$ cat src/design/io_map_pkg.sv
`default_nettype none

package io_map_pkg;

  typedef logic [3:0] nibble_t;
  typedef logic [7:0] io_offset_t;

  // Interrupt factors, read to clear
  localparam io_offset_t OFS_CLK_FACTOR   = 8'h00;
  localparam io_offset_t OFS_PT_FACTOR    = 8'h02;
  localparam io_offset_t OFS_K0_FACTOR    = 8'h04;
  localparam io_offset_t OFS_K1_FACTOR    = 8'h05;

  // Interrupt masks
  localparam io_offset_t OFS_CLK_MASK     = 8'h10;
  localparam io_offset_t OFS_PT_MASK      = 8'h12;
  localparam io_offset_t OFS_K0_MASK      = 8'h14;
  localparam io_offset_t OFS_K1_MASK      = 8'h15;

  localparam io_offset_t OFS_TIMER_LO     = 8'h20;
  localparam io_offset_t OFS_TIMER_HI     = 8'h21;
  localparam io_offset_t OFS_PT_VALUE_LO  = 8'h24;
  localparam io_offset_t OFS_PT_VALUE_HI  = 8'h25;
  localparam io_offset_t OFS_PT_RELOAD_LO = 8'h26;
  localparam io_offset_t OFS_PT_RELOAD_HI = 8'h27;

  localparam io_offset_t OFS_K0_VALUE     = 8'h40;
  localparam io_offset_t OFS_K0_RELATION  = 8'h41;
  localparam io_offset_t OFS_K1_VALUE     = 8'h42;

  localparam io_offset_t OFS_TIMER_RESET  = 8'h76;
  localparam io_offset_t OFS_PT_CONTROL   = 8'h78;
  localparam io_offset_t OFS_PT_SOURCE    = 8'h79;

  // Manager side of the AXI4-Lite port
  typedef struct packed {
    logic        awvalid;
    logic [9:0]  awaddr;
    logic        wvalid;
    logic [31:0] wdata;
    logic [3:0]  wstrb;
    logic        bready;
    logic        arvalid;
    logic [9:0]  araddr;
    logic        rready;
  } axi_req_t;

  // Subordinate side
  typedef struct packed {
    logic        awready;
    logic        wready;
    logic        bvalid;
    logic [1:0]  bresp;
    logic        arready;
    logic        rvalid;
    logic [31:0] rdata;
    logic [1:0]  rresp;
  } axi_rsp_t;

endpackage

`default_nettype wire

$ cat src/design/periph_pkg.sv
`default_nettype none

package periph_pkg;

  // Latched interrupt factors
  typedef struct packed {
    logic [3:0] clock;
    logic       prog_timer;
    logic       input_k0;
    logic       input_k1;
  } factor_t;

  typedef struct packed {
    logic [3:0] clock;
    logic       prog_timer;
    logic [3:0] input_k0;
    logic [3:0] input_k1;
  } mask_t;

  // One-cycle events from the timers and the key port
  typedef struct packed {
    logic [3:0] clock;
    logic       prog_timer;
    logic [3:0] edge_k0;
    logic [3:0] edge_k1;
  } factor_set_t;

  // Read-to-clear pulses, one K0/K1 read clears both input factors
  typedef struct packed {
    logic clock;
    logic prog_timer;
    logic inputs;
  } factor_clear_t;

  typedef struct packed {
    logic clock;
    logic prog_timer;
    logic input_k0;
    logic input_k1;
  } irq_t;

endpackage

`default_nettype wire

$ cat src/design/clock_timer.sv
`default_nettype none

module clock_timer #(
  parameter int TICK_DIV = 128
) (
  input  logic       clk,
  input  logic       reset_n,
  input  logic       tick,
  input  logic       timer_reset,
  output logic [7:0] timer_value,
  output logic       step,
  output logic [3:0] clock_set
);

  localparam int DIV_W = (TICK_DIV > 1) ? $clog2(TICK_DIV) : 1;
  localparam logic [DIV_W-1:0] DIV_LAST = DIV_W'(TICK_DIV - 1);

  logic [DIV_W-1:0] div_count;
  logic [7:0]       next_value;
  logic [7:0]       fall;

  // One advance per TICK_DIV ticks
  assign step = tick && (div_count == DIV_LAST) && !timer_reset;
  assign next_value = timer_value + 8'd1;

  always_ff @(posedge clk) begin
    if (!reset_n || timer_reset) begin
      div_count <= '0;
      timer_value <= '0;
    end else if (tick) begin
      if (div_count == DIV_LAST) begin
        div_count <= '0;
        timer_value <= next_value;
      end else begin
        div_count <= div_count + 1'b1;
      end
    end
  end

  // 32, 8, 2 and 1 Hz factors on the falling edge of their bits
  assign fall = timer_value & ~next_value;
  assign clock_set = step ? {fall[7], fall[6], fall[4], fall[2]} : 4'b0000;

endmodule

`default_nettype wire

$ cat src/design/prog_timer.sv
`default_nettype none

module prog_timer (
  input  logic       clk,
  input  logic       reset_n,
  input  logic       step,
  input  logic       k03_rise,
  input  logic       pt_source,
  input  logic       pt_enable,
  input  logic       pt_load,
  input  logic [7:0] pt_reload,
  output logic [7:0] pt_value,
  output logic       underflow
);

  logic src_pulse;
  logic reload_now;
  logic dec_now;

  // Source 0 selects the clock timer step and 1 the K03 rising edge
  assign src_pulse = pt_source ? k03_rise : step;

  // A counter sitting at zero reloads on the next pulse
  assign reload_now = pt_load || (src_pulse && pt_enable && (pt_value == 8'd0));
  assign dec_now = src_pulse && pt_enable && !pt_load && (pt_value != 8'd0);

  assign underflow = dec_now && (pt_value == 8'd1);

  always_ff @(posedge clk) begin
    if (!reset_n) begin
      pt_value <= '0;
    end else if (reload_now) begin
      pt_value <= pt_reload;
    end else if (dec_now) begin
      pt_value <= pt_value - 8'd1;
    end
  end

  // Software load arrives as a single-cycle strobe
  a_load_pulse: assert property (
    @(posedge clk) disable iff (!reset_n)
    pt_load |=> !pt_load
  );

endmodule

`default_nettype wire

$ cat src/design/input_port.sv
`default_nettype none

module input_port
  import io_map_pkg::*;
(
  input  logic    clk,
  input  logic    reset_n,
  input  nibble_t input_k0,
  input  nibble_t input_k1,
  input  nibble_t relation_k0,
  output nibble_t key_k0,
  output nibble_t key_k1,
  output nibble_t edge_k0,
  output nibble_t edge_k1,
  output logic    k03_rise
);

  nibble_t k0_meta;
  nibble_t k1_meta;
  nibble_t k0_prev;
  nibble_t k1_prev;

  // Two-flop synchronizer, then one more stage for edge detection
  always_ff @(posedge clk) begin
    if (!reset_n) begin
      k0_meta <= '0;
      k1_meta <= '0;
      key_k0 <= '0;
      key_k1 <= '0;
      k0_prev <= '0;
      k1_prev <= '0;
    end else begin
      k0_meta <= input_k0;
      k1_meta <= input_k1;
      key_k0 <= k0_meta;
      key_k1 <= k1_meta;
      k0_prev <= key_k0;
      k1_prev <= key_k1;
    end
  end

  // Relation 1 picks falling edges, 0 picks rising
  assign edge_k0 = (relation_k0 & k0_prev & ~key_k0) | (~relation_k0 & ~k0_prev & key_k0);
  assign edge_k1 = k1_prev & ~key_k1;

  assign k03_rise = !k0_prev[3] && key_k0[3];

endmodule

`default_nettype wire

$ cat src/design/interrupt_ctrl.sv
`default_nettype none

module interrupt_ctrl
  import periph_pkg::*;
(
  input  logic          clk,
  input  logic          reset_n,
  input  factor_set_t   factor_set,
  input  factor_clear_t factor_clear,
  input  mask_t         masks,
  output factor_t       factors,
  output irq_t          irq
);

  logic set_k0;
  logic set_k1;

  // Key edges only count where the mask allows them
  assign set_k0 = |(factor_set.edge_k0 & masks.input_k0);
  assign set_k1 = |(factor_set.edge_k1 & masks.input_k1);

  // Set wins over a clear in the same cycle
  always_ff @(posedge clk) begin
    if (!reset_n) begin
      factors <= '0;
    end else begin
      factors.clock <= factor_set.clock | (factors.clock & {4{!factor_clear.clock}});
      factors.prog_timer <= factor_set.prog_timer |
                            (factors.prog_timer && !factor_clear.prog_timer);
      factors.input_k0 <= set_k0 | (factors.input_k0 && !factor_clear.inputs);
      factors.input_k1 <= set_k1 | (factors.input_k1 && !factor_clear.inputs);
    end
  end

  assign irq.clock = |(factors.clock & masks.clock);
  assign irq.prog_timer = factors.prog_timer && masks.prog_timer;
  assign irq.input_k0 = factors.input_k0 && (|masks.input_k0);
  assign irq.input_k1 = factors.input_k1 && (|masks.input_k1);

  // Read-to-clear pulses last one cycle
  a_clear_pulse: assert property (
    @(posedge clk) disable iff (!reset_n)
    (factor_clear != '0) |=> (factor_clear == '0)
  );

endmodule

`default_nettype wire

$ cat src/design/io_register_file.sv
`default_nettype none

module io_register_file
  import io_map_pkg::*, periph_pkg::*;
(
  input  logic          clk,
  input  logic          reset_n,
  input  axi_req_t      axi_req,
  output axi_rsp_t      axi_rsp,
  input  nibble_t       key_k0,
  input  nibble_t       key_k1,
  input  logic [7:0]    timer_value,
  input  logic [7:0]    pt_value,
  input  factor_t       factors,
  output mask_t         masks,
  output factor_clear_t factor_clear,
  output logic          timer_reset,
  output logic [7:0]    pt_reload,
  output logic          pt_enable,
  output logic          pt_load,
  output logic          pt_source,
  output nibble_t       relation_k0
);

  logic       wr_accept;
  logic       rd_accept;
  io_offset_t wr_ofs;
  io_offset_t rd_ofs;
  nibble_t    wr_nib;
  nibble_t    rd_nib;
  logic       bvalid;
  logic       rvalid;
  logic [31:0] rdata;

  // No new request while the previous response is still pending
  assign wr_accept = axi_req.awvalid && axi_req.wvalid && !bvalid;
  assign rd_accept = axi_req.arvalid && !rvalid;

  assign wr_ofs = axi_req.awaddr[9:2];
  assign rd_ofs = axi_req.araddr[9:2];
  assign wr_nib = axi_req.wdata[3:0];

  always_comb begin
    axi_rsp = '0;
    axi_rsp.awready = wr_accept;
    axi_rsp.wready = wr_accept;
    axi_rsp.bvalid = bvalid;
    axi_rsp.arready = rd_accept;
    axi_rsp.rvalid = rvalid;
    axi_rsp.rdata = rdata;
  end

  // Clears go out in the accept cycle, rdata still holds the old flags
  assign factor_clear.clock = rd_accept && (rd_ofs == OFS_CLK_FACTOR);
  assign factor_clear.prog_timer = rd_accept && (rd_ofs == OFS_PT_FACTOR);
  assign factor_clear.inputs = rd_accept &&
                               ((rd_ofs == OFS_K0_FACTOR) || (rd_ofs == OFS_K1_FACTOR));

  always_comb begin
    case (rd_ofs)
      OFS_CLK_FACTOR:   rd_nib = factors.clock;
      OFS_PT_FACTOR:    rd_nib = {3'b000, factors.prog_timer};
      OFS_K0_FACTOR:    rd_nib = {3'b000, factors.input_k0};
      OFS_K1_FACTOR:    rd_nib = {3'b000, factors.input_k1};
      OFS_CLK_MASK:     rd_nib = masks.clock;
      OFS_PT_MASK:      rd_nib = {3'b000, masks.prog_timer};
      OFS_K0_MASK:      rd_nib = masks.input_k0;
      OFS_K1_MASK:      rd_nib = masks.input_k1;
      OFS_TIMER_LO:     rd_nib = timer_value[3:0];
      OFS_TIMER_HI:     rd_nib = timer_value[7:4];
      OFS_PT_VALUE_LO:  rd_nib = pt_value[3:0];
      OFS_PT_VALUE_HI:  rd_nib = pt_value[7:4];
      OFS_PT_RELOAD_LO: rd_nib = pt_reload[3:0];
      OFS_PT_RELOAD_HI: rd_nib = pt_reload[7:4];
      OFS_K0_VALUE:     rd_nib = key_k0;
      OFS_K0_RELATION:  rd_nib = relation_k0;
      OFS_K1_VALUE:     rd_nib = key_k1;
      OFS_PT_CONTROL:   rd_nib = {3'b000, pt_enable};
      OFS_PT_SOURCE:    rd_nib = {3'b000, pt_source};
      // Unmapped and write-only offsets
      default:          rd_nib = 4'h0;
    endcase
  end

  // Response channels
  always_ff @(posedge clk) begin
    if (!reset_n) begin
      bvalid <= 1'b0;
      rvalid <= 1'b0;
    end else begin
      if (wr_accept) begin
        bvalid <= 1'b1;
      end else if (axi_req.bready) begin
        bvalid <= 1'b0;
      end
      if (rd_accept) begin
        rvalid <= 1'b1;
      end else if (axi_req.rready) begin
        rvalid <= 1'b0;
      end
    end
  end

  always_ff @(posedge clk) begin
    if (rd_accept) begin
      rdata <= {28'h0000000, rd_nib};
    end
  end

  // Control registers and one-cycle strobes
  always_ff @(posedge clk) begin
    if (!reset_n) begin
      masks <= '0;
      pt_reload <= '0;
      pt_enable <= 1'b0;
      pt_source <= 1'b0;
      relation_k0 <= 4'hF;
      timer_reset <= 1'b0;
      pt_load <= 1'b0;
    end else begin
      timer_reset <= 1'b0;
      pt_load <= 1'b0;
      if (wr_accept && axi_req.wstrb[0]) begin
        case (wr_ofs)
          OFS_CLK_MASK:     masks.clock <= wr_nib;
          OFS_PT_MASK:      masks.prog_timer <= wr_nib[0];
          OFS_K0_MASK:      masks.input_k0 <= wr_nib;
          OFS_K1_MASK:      masks.input_k1 <= wr_nib;
          OFS_PT_RELOAD_LO: pt_reload[3:0] <= wr_nib;
          OFS_PT_RELOAD_HI: pt_reload[7:4] <= wr_nib;
          OFS_K0_RELATION:  relation_k0 <= wr_nib;
          OFS_TIMER_RESET:  timer_reset <= wr_nib[1];
          OFS_PT_CONTROL: begin
            pt_enable <= wr_nib[0];
            pt_load <= wr_nib[1];
          end
          OFS_PT_SOURCE:    pt_source <= wr_nib[0];
          default: ;
        endcase
      end
    end
  end

  a_bvalid_hold: assert property (
    @(posedge clk) disable iff (!reset_n)
    bvalid && !axi_req.bready |=> bvalid
  );

  a_rdata_hold: assert property (
    @(posedge clk) disable iff (!reset_n)
    rvalid && !axi_req.rready |=> rvalid && $stable(rdata)
  );

endmodule

`default_nettype wire

$ cat src/design/mcu_io_top.sv
`default_nettype none

module mcu_io_top
  import io_map_pkg::*, periph_pkg::*;
#(
  parameter int TICK_DIV = 128
) (
  input  logic     clk,
  input  logic     reset_n,
  input  logic     tick,
  input  nibble_t  input_k0,
  input  nibble_t  input_k1,
  input  axi_req_t axi_req,
  output axi_rsp_t axi_rsp,
  output irq_t     irq
);

  mask_t         masks;
  factor_t       factors;
  factor_set_t   factor_set;
  factor_clear_t factor_clear;

  nibble_t    key_k0;
  nibble_t    key_k1;
  nibble_t    relation_k0;
  nibble_t    edge_k0;
  nibble_t    edge_k1;
  logic       k03_rise;
  logic       timer_reset;
  logic [7:0] timer_value;
  logic       step;
  logic [3:0] clock_set;
  logic [7:0] pt_reload;
  logic [7:0] pt_value;
  logic       pt_enable;
  logic       pt_load;
  logic       pt_source;
  logic       underflow;

  io_register_file regs_i (
    .clk          (clk),
    .reset_n      (reset_n),
    .axi_req      (axi_req),
    .axi_rsp      (axi_rsp),
    .key_k0       (key_k0),
    .key_k1       (key_k1),
    .timer_value  (timer_value),
    .pt_value     (pt_value),
    .factors      (factors),
    .masks        (masks),
    .factor_clear (factor_clear),
    .timer_reset  (timer_reset),
    .pt_reload    (pt_reload),
    .pt_enable    (pt_enable),
    .pt_load      (pt_load),
    .pt_source    (pt_source),
    .relation_k0  (relation_k0)
  );

  clock_timer #(
    .TICK_DIV (TICK_DIV)
  ) clock_timer_i (
    .clk         (clk),
    .reset_n     (reset_n),
    .tick        (tick),
    .timer_reset (timer_reset),
    .timer_value (timer_value),
    .step        (step),
    .clock_set   (clock_set)
  );

  prog_timer prog_timer_i (
    .clk       (clk),
    .reset_n   (reset_n),
    .step      (step),
    .k03_rise  (k03_rise),
    .pt_source (pt_source),
    .pt_enable (pt_enable),
    .pt_load   (pt_load),
    .pt_reload (pt_reload),
    .pt_value  (pt_value),
    .underflow (underflow)
  );

  input_port input_port_i (
    .clk         (clk),
    .reset_n     (reset_n),
    .input_k0    (input_k0),
    .input_k1    (input_k1),
    .relation_k0 (relation_k0),
    .key_k0      (key_k0),
    .key_k1      (key_k1),
    .edge_k0     (edge_k0),
    .edge_k1     (edge_k1),
    .k03_rise    (k03_rise)
  );

  // Gather the set events for the factor flags
  assign factor_set.clock = clock_set;
  assign factor_set.prog_timer = underflow;
  assign factor_set.edge_k0 = edge_k0;
  assign factor_set.edge_k1 = edge_k1;

  interrupt_ctrl interrupt_ctrl_i (
    .clk          (clk),
    .reset_n      (reset_n),
    .factor_set   (factor_set),
    .factor_clear (factor_clear),
    .masks        (masks),
    .factors      (factors),
    .irq          (irq)
  );

endmodule

`default_nettype wire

——————

■ TASK TO CARRY OUT ■
Reproduce exactly the lines from the beginning of the entries above up to and including the line that contains "localparam io_offset_t OFS_PT_FACTOR".

■ SOLUTION FOR THIS EXERCISE ■
$ cat src/design/io_map_pkg.sv
`default_nettype none

package io_map_pkg;

  typedef logic [3:0] nibble_t;
  typedef logic [7:0] io_offset_t;

  // Interrupt factors, read to clear
  localparam io_offset_t OFS_CLK_FACTOR   = 8'h00;
  localparam io_offset_t OFS_PT_FACTOR    = 8'h02;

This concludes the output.